Furthermore, FDA outlines that the labeling for the biosimilar product should be “specific to the conditions of use sought for the biosimilar product and should be consistent with language previously approved for the reference product for those conditions of use.” FDA explains circumstances where there may be a biosimilar licensed for fewer indications than the reference product. Additionally, FDA discusses inclusion of initial U.S. approval of the biosimilar and a biosimilarity statement which the FDA recommends including “on the line immediately beneath the initial U.S. approval date in highlights, that the product is biosimilar to the reference product.”

The FDA also notes that in biosimilar product labeling, “the approach to product identification depends on the context of the information being presented.” FDA recommends that the biosimilar product name be used in the labeling text that is “specific to that biosimilar product or refers solely to the biosimilar product.” FDA further recommends that if the product has a proprietary name, “the proprietary name be used in these instances.” If “a proprietary name is not available for the biosimilar product, the biosimilar product’s proper name should be used”. FDA outlines examples in the guidance, including when to use the biosimilar product name, the reference product name, core name, and more than one product name.

The guidance discusses FDA-approved patient labeling, including updated safety information and additional conditions of use. FDA also explains its thinking on the submission of initial and revised labeling. Regarding interchangeable biologics, FDA is still considering the issue and will make recommendations on the labeling of interchangeable products in future guidance.

Reaction

According to a report, industry may not be too pleased with the guidance. Although Regulatory Focus quoted Duncan Emerton, senior director at FirstWord Pharma, as saying the guidance does not have any major surprises as it aligns with the way FDA labeled the first approved biosimilar in the US, Zarxio. Emerton says he’s spoken to lots of physicians “and the general consensus has been a need for full disclosure (i.e. include all the relevant data for the biosimilar whenever possible).”

The details of the guidance are important, but it is also important that the document was released in the first place. “The big news about the draft guidance is that they got it out, and this alone will end some uncertainty for both the biosimilar applicant and the originator of the biologic, also known as the reference product sponsor,” Siegmund Gutman, chair of Proskauer’s life sciences patent practice told Bloomberg BNA.

Bloomberg BNA also reported that the Generic Pharmaceutical Association and its Biosimilars Council released a statement that it was a pleased with the guidance that “provides manufacturers with additional clarity needed to manufacture and distribute more affordable versions of biologic medicines for patients.”
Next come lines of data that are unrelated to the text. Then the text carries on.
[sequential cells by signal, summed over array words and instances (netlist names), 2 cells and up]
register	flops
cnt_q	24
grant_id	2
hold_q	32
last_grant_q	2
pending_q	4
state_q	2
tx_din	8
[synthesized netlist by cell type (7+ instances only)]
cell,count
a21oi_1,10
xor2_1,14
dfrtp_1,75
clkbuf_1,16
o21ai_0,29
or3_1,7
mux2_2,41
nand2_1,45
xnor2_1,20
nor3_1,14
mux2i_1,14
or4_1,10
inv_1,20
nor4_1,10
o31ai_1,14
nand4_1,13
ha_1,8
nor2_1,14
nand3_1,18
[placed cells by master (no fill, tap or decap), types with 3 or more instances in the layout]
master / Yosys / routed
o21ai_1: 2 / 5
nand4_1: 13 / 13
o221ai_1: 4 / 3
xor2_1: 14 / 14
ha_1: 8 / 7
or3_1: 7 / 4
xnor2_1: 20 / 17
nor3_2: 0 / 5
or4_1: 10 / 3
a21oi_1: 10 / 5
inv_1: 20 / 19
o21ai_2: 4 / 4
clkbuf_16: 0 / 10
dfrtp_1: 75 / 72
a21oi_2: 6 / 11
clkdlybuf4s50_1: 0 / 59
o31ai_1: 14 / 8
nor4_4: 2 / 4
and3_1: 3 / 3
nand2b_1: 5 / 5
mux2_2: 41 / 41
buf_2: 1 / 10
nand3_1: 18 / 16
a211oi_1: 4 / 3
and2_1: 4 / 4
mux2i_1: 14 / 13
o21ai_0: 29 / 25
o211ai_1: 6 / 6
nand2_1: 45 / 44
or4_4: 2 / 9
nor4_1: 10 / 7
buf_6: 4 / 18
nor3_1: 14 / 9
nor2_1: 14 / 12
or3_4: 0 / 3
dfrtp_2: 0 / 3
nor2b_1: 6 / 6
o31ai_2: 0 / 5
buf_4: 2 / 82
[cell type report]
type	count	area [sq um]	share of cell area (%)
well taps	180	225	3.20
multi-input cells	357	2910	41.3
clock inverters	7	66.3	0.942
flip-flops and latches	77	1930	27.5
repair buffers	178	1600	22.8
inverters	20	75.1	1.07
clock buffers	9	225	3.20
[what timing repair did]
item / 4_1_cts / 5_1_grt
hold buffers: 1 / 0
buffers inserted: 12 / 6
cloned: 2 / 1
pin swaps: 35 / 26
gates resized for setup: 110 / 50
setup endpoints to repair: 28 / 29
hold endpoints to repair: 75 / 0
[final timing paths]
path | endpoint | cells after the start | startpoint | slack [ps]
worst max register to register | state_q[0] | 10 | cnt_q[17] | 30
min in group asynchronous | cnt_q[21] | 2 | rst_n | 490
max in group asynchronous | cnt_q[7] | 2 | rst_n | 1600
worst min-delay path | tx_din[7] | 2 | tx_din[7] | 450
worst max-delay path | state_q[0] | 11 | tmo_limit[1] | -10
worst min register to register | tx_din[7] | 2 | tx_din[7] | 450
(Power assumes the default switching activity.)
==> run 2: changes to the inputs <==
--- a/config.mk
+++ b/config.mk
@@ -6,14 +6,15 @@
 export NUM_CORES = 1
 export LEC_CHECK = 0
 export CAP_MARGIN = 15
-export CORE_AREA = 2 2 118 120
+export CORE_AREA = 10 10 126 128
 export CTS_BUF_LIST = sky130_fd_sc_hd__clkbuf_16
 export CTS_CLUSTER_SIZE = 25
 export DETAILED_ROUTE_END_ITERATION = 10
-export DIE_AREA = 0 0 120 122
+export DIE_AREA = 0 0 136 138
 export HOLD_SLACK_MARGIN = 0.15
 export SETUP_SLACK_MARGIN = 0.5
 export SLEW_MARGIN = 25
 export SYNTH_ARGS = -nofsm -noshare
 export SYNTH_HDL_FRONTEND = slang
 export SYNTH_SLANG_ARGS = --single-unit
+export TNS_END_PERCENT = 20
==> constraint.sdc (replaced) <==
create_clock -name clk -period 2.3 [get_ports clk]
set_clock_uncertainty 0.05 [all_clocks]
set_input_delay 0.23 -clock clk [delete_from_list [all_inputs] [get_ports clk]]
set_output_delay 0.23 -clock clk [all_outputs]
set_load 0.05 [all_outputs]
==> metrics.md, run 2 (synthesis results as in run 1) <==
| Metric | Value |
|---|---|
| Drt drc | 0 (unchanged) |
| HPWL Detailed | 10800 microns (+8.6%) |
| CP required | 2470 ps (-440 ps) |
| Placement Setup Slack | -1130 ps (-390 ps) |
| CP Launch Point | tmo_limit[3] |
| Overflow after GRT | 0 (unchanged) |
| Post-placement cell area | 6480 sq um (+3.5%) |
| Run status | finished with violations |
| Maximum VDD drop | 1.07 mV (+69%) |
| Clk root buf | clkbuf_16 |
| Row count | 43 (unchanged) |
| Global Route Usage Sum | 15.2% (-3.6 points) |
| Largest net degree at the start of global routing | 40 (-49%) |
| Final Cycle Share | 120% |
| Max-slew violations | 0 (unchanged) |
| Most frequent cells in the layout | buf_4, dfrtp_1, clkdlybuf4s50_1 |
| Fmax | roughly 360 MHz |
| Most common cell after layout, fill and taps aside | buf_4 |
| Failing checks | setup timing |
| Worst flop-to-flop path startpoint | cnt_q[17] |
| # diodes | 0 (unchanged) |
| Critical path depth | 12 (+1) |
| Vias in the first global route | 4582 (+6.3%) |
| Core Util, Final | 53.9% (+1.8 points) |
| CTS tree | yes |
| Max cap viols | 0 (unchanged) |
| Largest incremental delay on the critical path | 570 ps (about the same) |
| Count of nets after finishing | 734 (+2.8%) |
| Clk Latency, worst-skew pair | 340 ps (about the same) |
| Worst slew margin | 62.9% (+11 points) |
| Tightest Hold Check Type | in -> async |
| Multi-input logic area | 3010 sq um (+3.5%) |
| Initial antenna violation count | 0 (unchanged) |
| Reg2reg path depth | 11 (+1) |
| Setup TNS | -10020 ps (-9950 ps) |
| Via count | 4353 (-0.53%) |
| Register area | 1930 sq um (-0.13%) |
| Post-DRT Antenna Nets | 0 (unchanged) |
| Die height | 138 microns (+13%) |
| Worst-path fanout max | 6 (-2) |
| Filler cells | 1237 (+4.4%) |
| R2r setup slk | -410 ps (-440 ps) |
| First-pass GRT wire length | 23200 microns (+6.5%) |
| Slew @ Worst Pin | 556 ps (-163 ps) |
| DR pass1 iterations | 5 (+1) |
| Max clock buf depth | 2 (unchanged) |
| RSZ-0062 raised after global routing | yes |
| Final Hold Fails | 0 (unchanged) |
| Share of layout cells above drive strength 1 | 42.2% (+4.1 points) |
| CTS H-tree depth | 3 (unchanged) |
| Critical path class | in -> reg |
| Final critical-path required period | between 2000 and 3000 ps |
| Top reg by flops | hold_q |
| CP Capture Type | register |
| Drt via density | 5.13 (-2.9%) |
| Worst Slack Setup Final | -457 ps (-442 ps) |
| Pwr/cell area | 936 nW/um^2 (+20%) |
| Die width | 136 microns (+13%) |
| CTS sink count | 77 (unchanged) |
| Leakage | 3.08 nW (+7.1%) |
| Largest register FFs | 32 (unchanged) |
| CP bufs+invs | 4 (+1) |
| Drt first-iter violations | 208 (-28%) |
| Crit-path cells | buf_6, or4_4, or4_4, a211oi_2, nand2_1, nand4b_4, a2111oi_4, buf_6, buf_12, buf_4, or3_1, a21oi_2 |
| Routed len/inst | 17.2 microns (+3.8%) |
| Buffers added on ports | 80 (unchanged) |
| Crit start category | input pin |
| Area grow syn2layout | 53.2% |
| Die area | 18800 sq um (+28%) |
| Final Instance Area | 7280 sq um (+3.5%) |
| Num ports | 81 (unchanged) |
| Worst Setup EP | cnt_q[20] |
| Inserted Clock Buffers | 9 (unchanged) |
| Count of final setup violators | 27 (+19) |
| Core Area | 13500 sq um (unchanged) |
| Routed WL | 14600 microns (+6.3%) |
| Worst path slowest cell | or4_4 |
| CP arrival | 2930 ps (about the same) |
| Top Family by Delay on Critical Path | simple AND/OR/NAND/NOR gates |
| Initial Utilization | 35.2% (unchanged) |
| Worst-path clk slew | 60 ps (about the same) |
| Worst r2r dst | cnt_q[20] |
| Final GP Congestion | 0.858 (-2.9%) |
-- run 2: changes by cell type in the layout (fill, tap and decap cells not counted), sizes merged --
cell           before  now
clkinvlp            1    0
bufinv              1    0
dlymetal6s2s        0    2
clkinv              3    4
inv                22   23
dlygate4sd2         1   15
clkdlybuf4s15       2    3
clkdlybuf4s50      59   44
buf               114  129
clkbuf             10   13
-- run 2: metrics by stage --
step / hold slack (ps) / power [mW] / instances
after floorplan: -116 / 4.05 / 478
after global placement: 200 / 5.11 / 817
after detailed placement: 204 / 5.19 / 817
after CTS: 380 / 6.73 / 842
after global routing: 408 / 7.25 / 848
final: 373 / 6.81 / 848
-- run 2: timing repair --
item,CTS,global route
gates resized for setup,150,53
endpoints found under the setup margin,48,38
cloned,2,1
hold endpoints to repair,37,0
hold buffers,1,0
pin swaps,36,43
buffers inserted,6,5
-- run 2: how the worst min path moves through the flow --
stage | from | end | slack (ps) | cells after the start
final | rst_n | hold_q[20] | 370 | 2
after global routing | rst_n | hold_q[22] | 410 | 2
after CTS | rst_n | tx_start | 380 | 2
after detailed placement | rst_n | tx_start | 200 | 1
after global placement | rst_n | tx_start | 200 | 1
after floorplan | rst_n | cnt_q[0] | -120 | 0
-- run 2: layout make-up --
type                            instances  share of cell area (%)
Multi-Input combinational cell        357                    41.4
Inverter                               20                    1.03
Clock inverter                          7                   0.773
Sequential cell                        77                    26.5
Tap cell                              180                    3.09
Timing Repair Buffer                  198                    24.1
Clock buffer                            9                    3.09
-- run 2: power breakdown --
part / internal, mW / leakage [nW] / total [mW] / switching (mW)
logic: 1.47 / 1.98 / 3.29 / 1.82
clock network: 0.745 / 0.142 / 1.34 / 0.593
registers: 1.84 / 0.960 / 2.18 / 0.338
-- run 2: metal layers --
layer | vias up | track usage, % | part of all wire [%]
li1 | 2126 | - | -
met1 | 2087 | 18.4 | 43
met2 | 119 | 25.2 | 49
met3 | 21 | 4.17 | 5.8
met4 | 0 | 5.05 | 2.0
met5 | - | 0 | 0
Meanwhile, Patients for Biologics Safety and Access and the American College of Rheumatology released statements indicating that the clinical trial data for the biosimilar should be included in the labeling and that the label should specify whether the supporting clinical data for each indication are derived from studies of the biosimilar or the reference biologic.
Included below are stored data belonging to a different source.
## src/rtl/serial_arith_pkg.sv

```systemverilog
// +----------------------------------------------------------------------+
// | serial_arith_pkg: FSM encoding and parameter helpers for serial math |
// | Revision: 1.0                                                        |
// +----------------------------------------------------------------------+
`default_nettype none

package serial_arith_pkg;

  localparam logic [1:0] ST_IDLE = 2'd0;
  localparam logic [1:0] ST_RUN  = 2'd1;
  localparam logic [1:0] ST_DONE = 2'd2;

  function automatic bit digit_legal(input int digit);
    return (digit == 1) || (digit == 2) || (digit == 4) || (digit == 8);
  endfunction

  function automatic int cnt_width(input int width, input int digit);
    int n;
    n = width / digit;
    return (n <= 2) ? 1 : $clog2(n);
  endfunction

endpackage

`default_nettype wire

```

## src/rtl/serial_addsub_unit_if.sv

```systemverilog
// +----------------------------------------------------------------------+
// | serial_addsub_unit_if: operand and result handshake bundle           |
// | Revision: 1.0                                                        |
// +----------------------------------------------------------------------+
`default_nettype none

interface serial_addsub_unit_if #(
  parameter int WIDTH = 32
);
  logic             in_valid;
  logic             in_ready;
  logic [WIDTH-1:0] op_a;
  logic [WIDTH-1:0] op_b;
  logic             sub;
  logic             out_valid;
  logic             out_ready;
  logic [WIDTH-1:0] sum;
  logic             c_out;
  logic             ovf;

  modport master (
    output in_valid, op_a, op_b, sub, out_ready,
    input  in_ready, out_valid, sum, c_out, ovf
  );

  modport slave (
    input  in_valid, op_a, op_b, sub, out_ready,
    output in_ready, out_valid, sum, c_out, ovf
  );
endinterface

`default_nettype wire

```

## src/rtl/serial_digit_adder.sv

```systemverilog
// +----------------------------------------------------------------------+
// | serial_digit_adder: combinational DIGIT-bit adder with carry-in      |
// | Revision: 1.0                                                        |
// +----------------------------------------------------------------------+
`default_nettype none

module serial_digit_adder
  import serial_arith_pkg::*;
#(
  parameter int DIGIT = 1
) (
  input  wire logic [DIGIT-1:0] a,
  input  wire logic [DIGIT-1:0] b,
  input  wire logic             cin,
  output logic      [DIGIT-1:0] s,
  output logic                  cout,
  output logic                  c_top
);

  logic [DIGIT:0] w_total;

  generate
    if (!digit_legal(DIGIT)) begin : g_bad_digit
      $error("serial_digit_adder: DIGIT must be 1, 2, 4 or 8");
    end
  endgenerate

  assign w_total = {1'b0, a} + {1'b0, b} + {{DIGIT{1'b0}}, cin};
  assign s       = w_total[DIGIT-1:0];
  assign cout    = w_total[DIGIT];
  // Recover the carry into the top bit from its sum bit.
  assign c_top   = a[DIGIT-1] ^ b[DIGIT-1] ^ s[DIGIT-1];

endmodule

`default_nettype wire

```

## src/rtl/serial_addsub_unit.sv

```systemverilog
// +----------------------------------------------------------------------+
// | serial_addsub_unit: LSB-first digit-serial adder/subtractor          |
// | Revision: 1.0                                                        |
// +----------------------------------------------------------------------+
`default_nettype none

module serial_addsub_unit
  import serial_arith_pkg::*;
#(
  parameter int WIDTH = 32,
  parameter int DIGIT = 1
) (
  input  wire logic           phi,
  input  wire logic           rst_n,
  serial_addsub_unit_if.slave bus
);

  localparam int N  = WIDTH / DIGIT;
  localparam int CW = cnt_width(WIDTH, DIGIT);

  generate
    if (!digit_legal(DIGIT) || (WIDTH % DIGIT) != 0) begin : g_bad_param
      $error("serial_addsub_unit: illegal WIDTH/DIGIT combination");
    end
  endgenerate

  logic [1:0]       state_q, state_d;
  logic [WIDTH-1:0] a_q, a_d, b_q, b_d, sum_q, sum_d;
  logic [CW-1:0]    cnt_q, cnt_d;
  logic             carry_q, carry_d;
  logic             c_out_q, c_out_d, ovf_q, ovf_d;
  logic             in_ready_q, in_ready_d, out_valid_q, out_valid_d;

  logic [DIGIT-1:0]       w_dsum;
  logic                   w_dcout, w_dctop;
  logic [WIDTH+DIGIT-1:0] w_ext;

  serial_digit_adder #(.DIGIT(DIGIT)) u_digit (
    .a     (a_q[DIGIT-1:0]),
    .b     (b_q[DIGIT-1:0]),
    .cin   (carry_q),
    .s     (w_dsum),
    .cout  (w_dcout),
    .c_top (w_dctop)
  );

  // New digit enters at the top; after N digits the LSB has reached bit 0.
  assign w_ext = {w_dsum, sum_q};

  always_comb begin
    state_d     = state_q;
    a_d         = a_q;
    b_d         = b_q;
    sum_d       = sum_q;
    cnt_d       = cnt_q;
    carry_d     = carry_q;
    c_out_d     = c_out_q;
    ovf_d       = ovf_q;
    in_ready_d  = in_ready_q;
    out_valid_d = out_valid_q;
    case (state_q)
      ST_IDLE: begin
        if (bus.in_valid) begin
          a_d        = bus.op_a;
          b_d        = bus.sub ? ~bus.op_b : bus.op_b;
          carry_d    = bus.sub;
          cnt_d      = '0;
          state_d    = ST_RUN;
          in_ready_d = 1'b0;
        end
      end
      ST_RUN: begin
        a_d     = a_q >> DIGIT;
        b_d     = b_q >> DIGIT;
        sum_d   = w_ext[WIDTH+DIGIT-1:DIGIT];
        carry_d = w_dcout;
        cnt_d   = cnt_q + CW'(1);
        if (cnt_q == CW'(N - 1)) begin
          c_out_d     = w_dcout;
          ovf_d       = w_dcout ^ w_dctop;
          state_d     = ST_DONE;
          out_valid_d = 1'b1;
        end
      end
      ST_DONE: begin
        if (bus.out_ready) begin
          state_d     = ST_IDLE;
          in_ready_d  = 1'b1;
          out_valid_d = 1'b0;
        end
      end
      default: begin
        state_d     = ST_IDLE;
        in_ready_d  = 1'b1;
        out_valid_d = 1'b0;
      end
    endcase
  end

  always_ff @(posedge phi or negedge rst_n) begin
    if (!rst_n) begin
      state_q     <= ST_IDLE;
      a_q         <= '0;
      b_q         <= '0;
      sum_q       <= '0;
      cnt_q       <= '0;
      carry_q     <= 1'b0;
      c_out_q     <= 1'b0;
      ovf_q       <= 1'b0;
      in_ready_q  <= 1'b1;
      out_valid_q <= 1'b0;
    end else begin
      state_q     <= state_d;
      a_q         <= a_d;
      b_q         <= b_d;
      sum_q       <= sum_d;
      cnt_q       <= cnt_d;
      carry_q     <= carry_d;
      c_out_q     <= c_out_d;
      ovf_q       <= ovf_d;
      in_ready_q  <= in_ready_d;
      out_valid_q <= out_valid_d;
    end
  end

  assign bus.in_ready  = in_ready_q;
  assign bus.out_valid = out_valid_q;
  assign bus.sum       = sum_q;
  assign bus.c_out     = c_out_q;
  assign bus.ovf       = ovf_q;

endmodule

`default_nettype wire

```

## src/flat_wrapper.sv

```systemverilog
// flat-port wrapper written by rule: the top's interface ports become plain ports
module serial_addsub_unit_flat import serial_arith_pkg::*;
#(
  parameter int WIDTH = 32,
  parameter int DIGIT = 1
)
  (phi, rst_n, bus_in_valid, bus_op_a, bus_op_b, bus_sub, bus_out_ready, bus_in_ready, bus_out_valid, bus_sum, bus_c_out, bus_ovf);
  serial_addsub_unit_if #(.WIDTH(WIDTH)) bus_i ();
  input  wire logic phi;
  input  wire logic rst_n;
  input wire logic [$bits(bus_i.in_valid)-1:0] bus_in_valid;
  input wire logic [$bits(bus_i.op_a)-1:0] bus_op_a;
  input wire logic [$bits(bus_i.op_b)-1:0] bus_op_b;
  input wire logic [$bits(bus_i.sub)-1:0] bus_sub;
  input wire logic [$bits(bus_i.out_ready)-1:0] bus_out_ready;
  output wire logic [$bits(bus_i.in_ready)-1:0] bus_in_ready;
  output wire logic [$bits(bus_i.out_valid)-1:0] bus_out_valid;
  output wire logic [$bits(bus_i.sum)-1:0] bus_sum;
  output wire logic [$bits(bus_i.c_out)-1:0] bus_c_out;
  output wire logic [$bits(bus_i.ovf)-1:0] bus_ovf;
  assign bus_i.in_valid = bus_in_valid;
  assign bus_i.op_a = bus_op_a;
  assign bus_i.op_b = bus_op_b;
  assign bus_i.sub = bus_sub;
  assign bus_i.out_ready = bus_out_ready;
  assign bus_in_ready = bus_i.in_ready;
  assign bus_out_valid = bus_i.out_valid;
  assign bus_sum = bus_i.sum;
  assign bus_c_out = bus_i.c_out;
  assign bus_ovf = bus_i.ovf;
  serial_addsub_unit #(.WIDTH(WIDTH), .DIGIT(DIGIT)) u_core (.phi(phi), .rst_n(rst_n), .bus(bus_i));
endmodule
```

## config.mk

```make
export PLATFORM = sky130hd
export DESIGN_NAME = serial_addsub_unit_flat
export DESIGN_NICKNAME = d
export VERILOG_FILES = /design/src/rtl/serial_arith_pkg.sv /design/src/rtl/serial_addsub_unit_if.sv /design/src/rtl/serial_digit_adder.sv /design/src/rtl/serial_addsub_unit.sv /design/src/flat_wrapper.sv
export SDC_FILE = /design/constraint.sdc
export NUM_CORES = 1
export LEC_CHECK = 0
export ABC_CLOCK_PERIOD_IN_PS = 1850
export CAP_MARGIN = 20
export CELL_PAD_IN_SITES_DETAIL_PLACEMENT = 1
export CELL_PAD_IN_SITES_GLOBAL_PLACEMENT = 1
export CORE_UTILIZATION = 39
export DETAILED_ROUTE_END_ITERATION = 8
export GPL_TIMING_DRIVEN = 0
export PLACE_DENSITY_LB_ADDON = 0.1
export SYNTH_ARGS = -nofsm -noshare
export SYNTH_HDL_FRONTEND = slang
export SYNTH_SLANG_ARGS = --single-unit
```

## constraint.sdc

```tcl
create_clock -name phi -period 1.85 [get_ports phi]
set_input_delay 0.37 -clock phi [delete_from_list [all_inputs] [get_ports phi]]
set_output_delay 0.37 -clock phi [all_outputs]
set_load 0.1 [all_outputs]
```

==> results.cfg, run 1 <==
[clock_tree]
cts_hold_buf = 0
numCtsBuffers = 9
path_clk_slew_ns = 0.07
htree_levels = 3
cts_buffer_depth = 2
clock-sinks = 108
cts-root-buf = clkbuf_16
cts_tree = yes
clkLatencyLatePin_ns = 0.35

[placement]
placed_cell_area_mm2 = 0.006186
place.gp.congestion = 0.7739
dpl.hpwl_mm = 9.129
io_buffers = 103
dpl.cell_count = 789
pre_cts_ws_ns = -0.2509

[layout]
design_area_mm2 = 0.006530
final_cells = 805
final_common_cell = nand2_1
num_antenna_cells = 0
nets = 704
final_layout_size_suffix_gt1_frac = 0.1366
area_growth_pct = 32.73
mostFrequentLayoutCells = nand2_1, dfrtp_1, o21ai_0

[power]
seqPwrFrac = 0.343
peakVddDrop_v = 0.0005274
p_leak_nw = 2.896
internal_power_mw = 6.077
pwr-share-clk = 0.171
p_comb_frac = 0.485
netSwitchingPower_mw = 5.457
powerDensity_mw_per_mm2 = 1766
swShare = 0.4731

[critical_path]
path_class = flip-flop to output pin
worstPathCellList = clkdlybuf4s15_2
slowest_stage = clkdlybuf4s15_2
critical_path_arrival_ns = 1.44
worst-endpoint-required_ns = 1.48
cp_max_fo = 2
worst-path-stages = 1
cp-start-kind = flip-flop
crit_family = buffers and inverters
crit_start = u_core.bus.in_ready$_DFFE_PN1P_
r2r_start = u_core.cnt_q[0]$_DFFE_PN0P_
cp-end-kind = output pin
cp_num_buf_inv = 1
r2r_cells = 5
cp_slowest_stage_delay_ns = 0.55

[synth]
yosys.area_share.simple = 0.1467
synth-warning-count = 0
synth_edf_count = 0
synth_xor_area_frac = 0.06231
synth-async-reset-ratio = 1.000
synth_top_family_by_area = compound AO/OA/AOI/OAI gates
synth_compound_area_frac = 0.1793
yosysSeqAreaShare = 0.5496
synth_area_mm2 = 0.004920
postSynthAreaPerCell_um2 = 9.516
netlist_instances = 517
syn_nets = 589
synthDistinctLibCells = 27
synth_seq_cells = 108
synth-adder-area-share = 0.009156
ys.flop_type = dfrtp_1
synthMuxAreaShare = 0.004578

[route]
wl_mm = 12.71
wl_per_cell_um = 15.79
num_vias = 4130
viasPerCell = 5.130
ant_nets = 0
drc_errors = 0
dr.first_iter.drc_count = 234
drtPass1Iterations = 4

[hold_path]
hp-class = input pin to asynchronous set/reset pin

[floorplanning]
io_pins = 105
rows = 40
die_h_um = 114.3
dieArea_mm2 = 0.01307
die_w_um = 114.3
coreArea_mm2 = 0.01216
initial_core_util = 0.4045

[global_routing]
grt-ovfl-total = 0
antenna_found_initial = 0
grt_pass1_vias = 4418
grt_max_degree = 59
groute.usage.overall = 0.2167
grt_pass1_wl_mm = 21.99

[timing]
rsz0062_at_grt = false
finalSetupViolCount = 0
clock.fmax_ghz = 0.5516
period_share = 0.9799
period_needed_ns = 1.813
worst_slew_pin_slew_ns = 0.6834
drv_slew = 0
fin_ws_ns = 0.03721
skew_ns = 0.004690
hold_viol_final = 0
max_slew_margin = 0.5444
tns_ns = 0

[flow_run]
cap_violations = 0

[status]
status = complete, no violations
[logic make-up after synthesis]
logic type                 Yosys count
and+or+nand+nor                    183
muxes                                2
DFF                                108
adders and majority gates            3
AOI/OAI and AO/OA                  142
buffers and inverters               44
xor gates and xnor gates            35
[area by class of cell]
type / count / area, um2
flip-flops and latches: 108 / 2704
clock buffers: 14 / 264.0
clock inverters: 2 / 35.03
fillers: 1397 / 5632
multi-input cells: 365 / 1978
plain buffers: 42 / 230.2
repair buffers: 104 / 1101
inverters: 2 / 7.507
well taps: 168 / 210.2
[cells in the mapped netlist, types with 4 or more instances]
master,number,area (um2)
nand2_1,167,626.9
dfrtp_1,107,2678
o21ai_0,69,345.3
a22oi_1,60,450.4
xor2_1,32,280.3
buf_2,22,110.1
buf_4,10,75.07
clkbuf_1,8,30.03
a21oi_1,7,35.03
nor2b_1,5,31.28
nor2_1,4,15.01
The guidance comes as an IMS Institute for Healthcare Informatics report highlights that the use of biosimilar drugs could save more than $100 billion in the United States and five European markets by 2020. The report reviewed markets in Britain, France, Germany, Italy, Spain, and the United States. It included eight commonly used brand-name medications that are scheduled to lose patent protection within the next five years and the projected savings that would result if corresponding biosimilars were introduced into the market. The report estimated that the United States and five European markets would save a combined $110 billion. However, the report noted the savings could not be realized unless health care providers are properly educated about biosimilars and drug makers adopt “smart market access strategies” to spur the drugs’ use.